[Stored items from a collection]
---*---

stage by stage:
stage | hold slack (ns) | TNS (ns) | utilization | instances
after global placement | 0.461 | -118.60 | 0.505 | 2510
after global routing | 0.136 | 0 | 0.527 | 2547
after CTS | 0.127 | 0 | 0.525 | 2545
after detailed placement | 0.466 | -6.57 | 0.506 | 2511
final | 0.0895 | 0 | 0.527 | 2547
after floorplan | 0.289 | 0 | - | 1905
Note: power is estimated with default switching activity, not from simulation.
`config.mk`:
```
export PLATFORM = sky130hd
export DESIGN_NAME = next_pc_predictor
export DESIGN_NICKNAME = d
export VERILOG_FILES = /design/src/rtl/next_pc_predictor.sv
export SDC_FILE = /design/constraint.sdc
export NUM_CORES = 1
export LEC_CHECK = 0
export ABC_AREA = 0
export ABC_CLOCK_PERIOD_IN_PS = 5300
export CAP_MARGIN = 15
export CORE_ASPECT_RATIO = 1.4
export CORE_MARGIN = 3
export CORE_UTILIZATION = 40
export DETAILED_ROUTE_END_ITERATION = 10
export GPL_TIMING_DRIVEN = 0
export PLACE_DENSITY = 0.64
export SLEW_MARGIN = 15
export SYNTH_ARGS = -nofsm -noshare
export SYNTH_HDL_FRONTEND = slang
export SYNTH_SLANG_ARGS = --single-unit
```
`constraint.sdc`:
```
create_clock -name clk -period 5.3 [get_ports clk]
set_clock_uncertainty 0.1 [all_clocks]
set_input_delay 1.06 -clock clk [delete_from_list [all_inputs] [get_ports clk]]
set_output_delay 1.06 -clock clk [all_outputs]
set_load 0.05 [all_outputs]
```
`config.mk`:
```
export PLATFORM = sky130hd
export DESIGN_NAME = multisim_noc_bridge
export DESIGN_NICKNAME = d
export VERILOG_FILES = /design/src/rtl/multisim_noc_bridge_pkg.sv /design/src/rtl/multisim_fifo.sv /design/src/rtl/multisim_noc_bridge.sv
export SDC_FILE = /design/constraint.sdc
export NUM_CORES = 2
export LEC_CHECK = 0
export CAP_MARGIN = 20
export CORE_MARGIN = 2
export CORE_UTILIZATION = 55
export CTS_CLUSTER_SIZE = 28
export DETAILED_ROUTE_END_ITERATION = 10
export MAX_ROUTING_LAYER = met4
export PLACE_DENSITY = 0.72
export SLEW_MARGIN = 10
export SYNTH_ARGS = -nofsm -noshare
export SYNTH_HDL_FRONTEND = slang
export SYNTH_SLANG_ARGS = --single-unit
```
`constraint.sdc`:
```
create_clock -name clk -period 6.25 [get_ports clk]
set_clock_uncertainty 0.2 [all_clocks]
set_input_delay 0.625 -clock clk [delete_from_list [all_inputs] [get_ports clk]]
set_output_delay 0.625 -clock clk [all_outputs]
set_load 0.005 [all_outputs]
```
`src/rtl/multisim_noc_bridge_pkg.sv`:
```
// multisim_noc_bridge_pkg: default parameters and id width helper for the noc bridge.
package multisim_noc_bridge_pkg;
    localparam int DEF_DATA_WIDTH  = 64;
    localparam int DEF_N_CPU       = 4;
    localparam int DEF_FIFO_DEPTH  = 4;
    localparam int DEF_IDLE_CYCLES = 16;

    function automatic int id_w(input int n);
        return (n > 1) ? $clog2(n) : 1;
    endfunction
endpackage

```
`src/rtl/multisim_fifo.sv`:
```
// multisim_fifo: registered-output-latency FIFO, one cycle from write to visible head.
module multisim_fifo #(
    parameter int DATA_WIDTH = 64,
    parameter int DEPTH      = 4
) (
    input  logic                  clk,
    input  logic                  rst,
    input  logic                  push,
    input  logic [DATA_WIDTH-1:0] wdata,
    input  logic                  pop,
    output logic [DATA_WIDTH-1:0] rdata,
    output logic                  full,
    output logic                  empty
);
    localparam int AW = $clog2(DEPTH);

    logic [DATA_WIDTH-1:0] mem_q [DEPTH];
    logic [AW-1:0]         wptr_q, rptr_q;
    logic [AW:0]           cnt_q;
    logic                  do_push, do_pop;

    assign full    = cnt_q == (AW+1)'(DEPTH);
    assign empty   = cnt_q == '0;
    assign rdata   = mem_q[rptr_q];
    assign do_pop  = pop & ~empty;
    // a simultaneous pop frees the slot, so a full FIFO may also accept
    assign do_push = push & (~full | do_pop);

    always_ff @(posedge clk or posedge rst) begin
        if (rst) begin
            wptr_q <= '0;
            rptr_q <= '0;
            cnt_q  <= '0;
        end else begin
            if (do_push) wptr_q <= wptr_q + 1'b1;
            if (do_pop) rptr_q <= rptr_q + 1'b1;
            cnt_q <= cnt_q + (AW+1)'(do_push) - (AW+1)'(do_pop);
        end
    end

    always_ff @(posedge clk) begin
        if (do_push) mem_q[wptr_q] <= wdata;
    end
endmodule

```
`src/rtl/multisim_noc_bridge.sv`:
```
// multisim_noc_bridge: per-channel FIFOs between server ports and a single noc link,
// round-robin c2n arbitration, n2c routing by id, and drain/quiet detection.
module multisim_noc_bridge
    import multisim_noc_bridge_pkg::*;
#(
    parameter int DATA_WIDTH  = DEF_DATA_WIDTH,
    parameter int N_CPU       = DEF_N_CPU,
    parameter int FIFO_DEPTH  = DEF_FIFO_DEPTH,
    parameter int IDLE_CYCLES = DEF_IDLE_CYCLES,
    localparam int ID_W       = id_w(N_CPU)
) (
    input  logic                        clk,
    input  logic                        rst,
    input  logic [N_CPU-1:0]            srv_c2n_vld,
    input  logic [N_CPU*DATA_WIDTH-1:0] srv_c2n_data,
    output logic [N_CPU-1:0]            srv_c2n_rdy,
    output logic                        noc_c2n_vld,
    output logic [DATA_WIDTH-1:0]       noc_c2n_data,
    output logic [ID_W-1:0]             noc_c2n_id,
    input  logic                        noc_c2n_rdy,
    input  logic                        noc_n2c_vld,
    input  logic [DATA_WIDTH-1:0]       noc_n2c_data,
    input  logic [ID_W-1:0]             noc_n2c_id,
    output logic                        noc_n2c_rdy,
    output logic [N_CPU-1:0]            srv_n2c_vld,
    output logic [N_CPU*DATA_WIDTH-1:0] srv_n2c_data,
    input  logic [N_CPU-1:0]            srv_n2c_rdy,
    output logic                        transactions_done,
    output logic                        bad_id_err
);
    localparam int OW = $clog2(2*FIFO_DEPTH*N_CPU+1);
    localparam int IW = $clog2(IDLE_CYCLES+1);

    logic [N_CPU-1:0]                 c2n_full, c2n_empty, c2n_pop;
    logic [N_CPU-1:0]                 n2c_full, n2c_empty, n2c_push;
    logic [N_CPU-1:0][DATA_WIDTH-1:0] c2n_head, n2c_head;
    logic [N_CPU-1:0][OW-1:0]         out_q, out_d;
    logic [ID_W-1:0]                  rr_q, rr_d, lock_id_q, lock_id_d, grant;
    logic                             lock_q, lock_d;
    logic [IW-1:0]                    idle_q, idle_d;
    logic                             done_q, done_d, bad_q, bad_d;
    logic                             id_ok, c2n_acc, n2c_acc, any_hs;

    for (genvar c = 0; c < N_CPU; c++) begin : g_ch
        multisim_fifo #(.DATA_WIDTH(DATA_WIDTH), .DEPTH(FIFO_DEPTH)) u_c2n (
            .clk(clk), .rst(rst),
            .push(srv_c2n_vld[c] & srv_c2n_rdy[c]),
            .wdata(srv_c2n_data[c*DATA_WIDTH +: DATA_WIDTH]),
            .pop(c2n_pop[c]), .rdata(c2n_head[c]),
            .full(c2n_full[c]), .empty(c2n_empty[c])
        );
        multisim_fifo #(.DATA_WIDTH(DATA_WIDTH), .DEPTH(FIFO_DEPTH)) u_n2c (
            .clk(clk), .rst(rst),
            .push(n2c_push[c]), .wdata(noc_n2c_data),
            .pop(srv_n2c_vld[c] & srv_n2c_rdy[c]), .rdata(n2c_head[c]),
            .full(n2c_full[c]), .empty(n2c_empty[c])
        );
        assign c2n_pop[c]  = c2n_acc && grant == ID_W'(c);
        assign n2c_push[c] = n2c_acc && id_ok && noc_n2c_id == ID_W'(c);
        assign srv_n2c_data[c*DATA_WIDTH +: DATA_WIDTH] = n2c_head[c];
    end

    assign id_ok             = int'(noc_n2c_id) < N_CPU;
    assign srv_c2n_rdy       = rst ? '0 : ~c2n_full;
    assign srv_n2c_vld       = ~n2c_empty;
    assign noc_c2n_vld       = ~&c2n_empty;
    assign noc_c2n_data      = c2n_head[grant];
    assign noc_c2n_id        = grant;
    // out-of-range ids are always accepted so they can be dropped
    assign noc_n2c_rdy       = rst ? 1'b0 : (id_ok ? ~n2c_full[noc_n2c_id] : 1'b1);
    assign c2n_acc           = noc_c2n_vld & noc_c2n_rdy;
    assign n2c_acc           = noc_n2c_vld & noc_n2c_rdy;
    assign any_hs            = |(srv_c2n_vld & srv_c2n_rdy) | c2n_acc | n2c_acc | |(srv_n2c_vld & srv_n2c_rdy);
    assign transactions_done = done_q;
    assign bad_id_err        = bad_q;

    // a stalled beat locks the grant so a newly filled channel cannot steal it
    always_comb begin
        grant = lock_q ? lock_id_q : rr_q;
        if (!lock_q)
            for (int i = N_CPU-1; i >= 0; i--)
                if (!c2n_empty[(int'(rr_q)+i) % N_CPU]) grant = ID_W'((int'(rr_q)+i) % N_CPU);
        rr_d      = c2n_acc ? ((int'(grant) == N_CPU-1) ? '0 : grant + 1'b1) : rr_q;
        lock_d    = noc_c2n_vld & ~noc_c2n_rdy;
        lock_id_d = grant;
    end

    always_comb begin
        for (int k = 0; k < N_CPU; k++) begin
            out_d[k] = out_q[k];
            if (c2n_pop[k] && !n2c_push[k] && out_q[k] != '1) out_d[k] = out_q[k] + 1'b1;
            else if (n2c_push[k] && !c2n_pop[k] && out_q[k] != '0) out_d[k] = out_q[k] - 1'b1;
        end
        idle_d = any_hs ? '0 : ((idle_q == IW'(IDLE_CYCLES)) ? idle_q : idle_q + 1'b1);
        done_d = &c2n_empty && &n2c_empty && out_q == '0 && idle_q == IW'(IDLE_CYCLES);
        bad_d  = bad_q | (noc_n2c_vld & ~id_ok);
    end

    always_ff @(posedge clk or posedge rst) begin
        if (rst) begin
            rr_q      <= '0;
            lock_q    <= 1'b0;
            lock_id_q <= '0;
            out_q     <= '0;
            idle_q    <= '0;
            done_q    <= 1'b0;
            bad_q     <= 1'b0;
        end else begin
            rr_q      <= rr_d;
            lock_q    <= lock_d;
            lock_id_q <= lock_id_d;
            out_q     <= out_d;
            idle_q    <= idle_d;
            done_q    <= done_d;
            bad_q     <= bad_d;
        end
    end
endmodule

```
==> metrics.md <==
| Metric | Value |
|---|---|
| Status | completed |
| Ratio of cells with drive above 1 in the final layout | 0.2076 |
| Vias per cell | 6.100 |
| Capture point of the worst reg-to-reg path | out_q[17]$_DFFE_PP0P_ |
| Fmax | 186.8 MHz |
| Maxcap violations | 0 |
| Die Area | around 0.15 sq mm |
| Post-synth cell types | between 50 and 60 |
| Final period utilization | 0.8567 |
| Total gr overflow | 0 |
| Worst R2R Path Depth | 13 |
| Register area share after synthesis | 0.7856 |
| Number of port buffers | 666 |
| Worst vdd ir | about 0.46 mV |
| Root Buffer | clkbuf_16 |
| Final Wtd Congestion | about 0.8 |
| Height of the chip | 388.2 microns |
| # rows | between 100 and 150 |
| Post-synth net total | 4058 |
| Final ANT Viol Nets | 0 |
| Via count | approximately 40k |
| Hold Path Sink | g_ch[0].u_c2n.mem_q[2][1]$_DFFE_PP_ |
| Hold_buf cts | 0 |
| Hold path depth | 1 |
| Register-to-register setup slack | approximately 1800 ps |
| Startpoint Class | register |
| Layout Nets | slightly below 5k |
| DRC violations left | 0 |
| CP Max Fanout | between 70 and 80 |
| CTS sink cnt | 2139 |
| Number of global-route vias before repair | about 41k |
| Asr flop ratio synth | 0.04254 |
| Final HPWL from detailed placement | ~120 mm |
| CP required | 5420 ps |
| Detailed-router iteration count before antenna repair | 5 |
| Slew HR | 0.2669 |
| Post_cts resized | 0 |
| Post-synthesis cell count | 3645 |
| CTS Buf Count | around 210 |
| R2R Path Start | rr_q[1]$_DFFE_PP0P_ |
| Die X | a little under 400 microns |
| Tot Pwr | 43490 uW |
| Mapped cell area | slightly above 0.08 sq mm |
| Largest net degree at the start of global routing | about 130 |
| HP Class | primary input to register |
| Cell-by-cell trace of the critical path | nor4_2 -> o2bb2ai_1 -> a221oi_1 -> a22oi_4 -> inv_6 -> buf_4 -> nand2_1 -> and3_1 -> a31oi_1 -> clkdlybuf4s50_1 |
| Power density cells | roughly 450 mW/mm^2 |
| Final Hold Viols | 0 |
| Initial drt markers | about 3.7k |
| Postcts setup bufs | 0 |
| Area grow syn2layout | 19.62% |
| Worst path slowest cell | inv_6 |
| Maximum clock path buffer count | 3 |
| CP max stage delay | 580 ps |
| Ys Warns | 0 |
| Global-route wire length before repair | between 200 and 300 mm |
| Final setup viols | 0 |
| Reg clk slew, reported paths | around 60 ps |
| Initial core utilization | 0.5557 |
| Ys flop type | edfxtp_1 |
| Top Ports | 668 |
| Global Route Usage Sum | 0.2753 |
| Initial antenna violation count | 63 |
| Final min period | 5354 ps |
| CTS tree | done |
| Slew @ Worst Pin | between 1000 and 1500 ps |
| Critical path class | register to primary output |
| Leakage Power | around 0.032 uW |
| Crit path capture type | primary output |
| Drt wl/cell | 30.37 microns |
| RSZ-0062 raised after global routing | false |
| Worst-Skew Late Latency | about 820 ps |
| Final setup TNS | 0 ps |
| Min-delay src | srv_c2n_data[1] |
| Max-slew violations | 0 |
| Post-synthesis average cell area | ~22 sq um |
| WP data arrival | 4530 ps |
| Seq cells post-synth | roughly 2.1k |
| # H-tree levels | 4 |
| Total wire length | ~200 mm |
| Core ar. | about 0.15 sq mm |
| Post-synth EDFFs | approximately 2.0k |
| FILL cells | 9361 |
[layout make-up]
type	count	area, sq um	share of cell area
flip-flops and latches	2139	63840	0.6573
diodes	65	162.7	0.001675
clock buffers	248	5398	0.05558
inverters	72	280.3	0.002886
well taps	1917	2399	0.02470
multi-input cells	1268	16590	0.1708
clock inverters	124	1236	0.01273
repair buffers	734	7209	0.07424
[critical path: cells and delay by family, from the launching register on]
family	cells	cell delay, ps
buffers and inverters	3	1620
and+or+nand+nor	3	630
DFF	1	490
AOI/OAI and AO/OA	4	890
[cells in the final DEF (no fill, tap or decap), types with 7 or more instances in the layout]
cell / count
clkdlybuf4s50_1: 666
mux2_4: 7
ha_1: 67
dfrtp_1: 75
o21ai_0: 9
and2_1: 11
clkinv_1: 40
nor3_1: 8
and3_4: 20
nor4_1: 8
clkinv_2: 40
or3_1: 8
clkinvlp_4: 7
mux2i_1: 7
clkbuf_16: 210
a31oi_1: 71
diode_2: 65
dfrtp_4: 16
clkbuf_1: 38
a21oi_1: 19
edfxtp_1: 2048
and2_4: 12
nand2_1: 290
nor2_1: 21
fa_1: 12
inv_1: 69
and3_1: 64
xnor2_1: 47
bufinv_16: 20
buf_4: 66
mux4_2: 512
xor2_1: 17
[cell families (layout without fill, tap and decap cells)]
family                   Yosys count  in the layout  share of synthesized area
buffers and inverters            238           1178                    0.01167
AO/OA/AOI/OAI                    121            121                   0.009956
adder cells (fa/ha/maj)           79             79                    0.01328
AND/OR/NAND/NOR                  469            469                    0.02726
XOR/XNOR                          64             64                   0.006904
multiplexers                     534            534                     0.1453
flip-flops                      2139           2139                     0.7856
other                              1             66                 0.00004619
[through the flow]
stage | util | area (sq um) | instances | hold slack (ps) | setup slack [ps]
floorplan | - | 81180 | 3645 | 255.6 | 514.0
global placement | 0.6180 | 90290 | 6129 | 281.5 | 1782
detailed placement | 0.6180 | 90290 | 6129 | 286.9 | 1754
CTS | 0.6634 | 96920 | 6501 | 156.9 | 822.5
global route | 0.6646 | 97090 | 6558 | 195.5 | 656.9
finish | 0.6647 | 97110 | 6567 | 220.4 | 895.7
[synthesized netlist by cell type (4+ instances only)]
library cell | number | area [sq um]
edfxtp_1 | 2048 | 61500
mux4_2 | 512 | 11530
nand2_1 | 290 | 1089
clkbuf_1 | 103 | 386.6
dfrtp_1 | 91 | 2277
and3_1 | 84 | 525.5
a31oi_1 | 71 | 444.2
inv_1 | 70 | 262.8
ha_1 | 67 | 838.3
xnor2_1 | 47 | 411.6
buf_1 | 38 | 142.6
and2_1 | 23 | 143.9
buf_2 | 21 | 105.1
nor2_1 | 21 | 78.83
a21oi_1 | 19 | 95.09
xor2_1 | 17 | 148.9
fa_1 | 12 | 240.2
o21ai_0 | 9 | 45.04
nor3_1 | 8 | 40.04
nor4_1 | 8 | 50.05
or3_1 | 8 | 50.05
mux2_4 | 7 | 105.1
mux2i_1 | 7 | 70.07
a21o_1 | 6 | 45.04
nand3_1 | 5 | 25.02
nand4_1 | 5 | 31.28
nor4_2 | 5 | 62.56
o21bai_1 | 5 | 37.54
mux2_1 | 4 | 45.04
mux2_2 | 4 | 45.04
[power by group]
group          total [uW]  switching (uW)  internal, uW  leakage (uW)
combinational       12800            6020          6740       0.00881
clock               12200            5240          6970       0.00324
sequential          18500            1540         17000        0.0196
[state kept, by name (all words and copies together), names as in the netlist]
signal,cells
g_ch.u_c2n.mem_q,1024
g_ch.u_n2c.mem_q,1024
out_q,24
g_ch.u_c2n.cnt_q,12
g_ch.u_n2c.cnt_q,12
g_ch.u_c2n.rptr_q,8
g_ch.u_c2n.wptr_q,8
g_ch.u_n2c.rptr_q,8
g_ch.u_n2c.wptr_q,8
idle_q,5
lock_id_q,2
rr_q,2
lock_q,1
transactions_done,1
[layer usage]
layer | GRT usage | vias up | wire (microns)
met1 | 0.3513 | 21190 | 74880
met5 | - | - | 0
li1 | - | 16680 | -
met2 | 0.4393 | 1922 | 99760
met4 | 0.07089 | 0 | 4250
met3 | 0.07947 | 270 | 20570
[worst max-delay path by stage]
stage	depth (start not counted)	slack, ps	from	endpoint
after detailed placement	10	1750	rr_q[1]$_DFFE_PP0P_	noc_c2n_data[5]
after global routing	10	660	g_ch[2].u_c2n.cnt_q[1]$_DFF_PP0_	noc_c2n_data[5]
after CTS	10	820	rr_q[1]$_DFFE_PP0P_	noc_c2n_data[5]
final	10	900	rr_q[1]$_DFFE_PP0P_	noc_c2n_data[5]
after global placement	17	1780	rr_q[1]$_DFFE_PP0P_	out_q[23]$_DFFE_PP0P_
after floorplan	4	510	rst	g_ch[0].u_n2c.mem_q[0][0]$_DFFE_PP_
No activity file was read; power rests on OpenSTA's default activity.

---*---

◆ PROBLEM STATEMENT: All lines above from the one with "dfrtp_4: 16" to the one with "fa_1 | 12 | 240.2", inclusive, should be copied exactly, and no other lines.

◆ YOUR RESPONSE:
dfrtp_4: 16
clkbuf_1: 38
a21oi_1: 19
edfxtp_1: 2048
and2_4: 12
nand2_1: 290
nor2_1: 21
fa_1: 12
inv_1: 69
and3_1: 64
xnor2_1: 47
bufinv_16: 20
buf_4: 66
mux4_2: 512
xor2_1: 17
[cell families (layout without fill, tap and decap cells)]
family                   Yosys count  in the layout  share of synthesized area
buffers and inverters            238           1178                    0.01167
AO/OA/AOI/OAI                    121            121                   0.009956
adder cells (fa/ha/maj)           79             79                    0.01328
AND/OR/NAND/NOR                  469            469                    0.02726
XOR/XNOR                          64             64                   0.006904
multiplexers                     534            534                     0.1453
flip-flops                      2139           2139                     0.7856
other                              1             66                 0.00004619
[through the flow]
stage | util | area (sq um) | instances | hold slack (ps) | setup slack [ps]
floorplan | - | 81180 | 3645 | 255.6 | 514.0
global placement | 0.6180 | 90290 | 6129 | 281.5 | 1782
detailed placement | 0.6180 | 90290 | 6129 | 286.9 | 1754
CTS | 0.6634 | 96920 | 6501 | 156.9 | 822.5
global route | 0.6646 | 97090 | 6558 | 195.5 | 656.9
finish | 0.6647 | 97110 | 6567 | 220.4 | 895.7
[synthesized netlist by cell type (4+ instances only)]
library cell | number | area [sq um]
edfxtp_1 | 2048 | 61500
mux4_2 | 512 | 11530
nand2_1 | 290 | 1089
clkbuf_1 | 103 | 386.6
dfrtp_1 | 91 | 2277
and3_1 | 84 | 525.5
a31oi_1 | 71 | 444.2
inv_1 | 70 | 262.8
ha_1 | 67 | 838.3
xnor2_1 | 47 | 411.6
buf_1 | 38 | 142.6
and2_1 | 23 | 143.9
buf_2 | 21 | 105.1
nor2_1 | 21 | 78.83
a21oi_1 | 19 | 95.09
xor2_1 | 17 | 148.9
fa_1 | 12 | 240.2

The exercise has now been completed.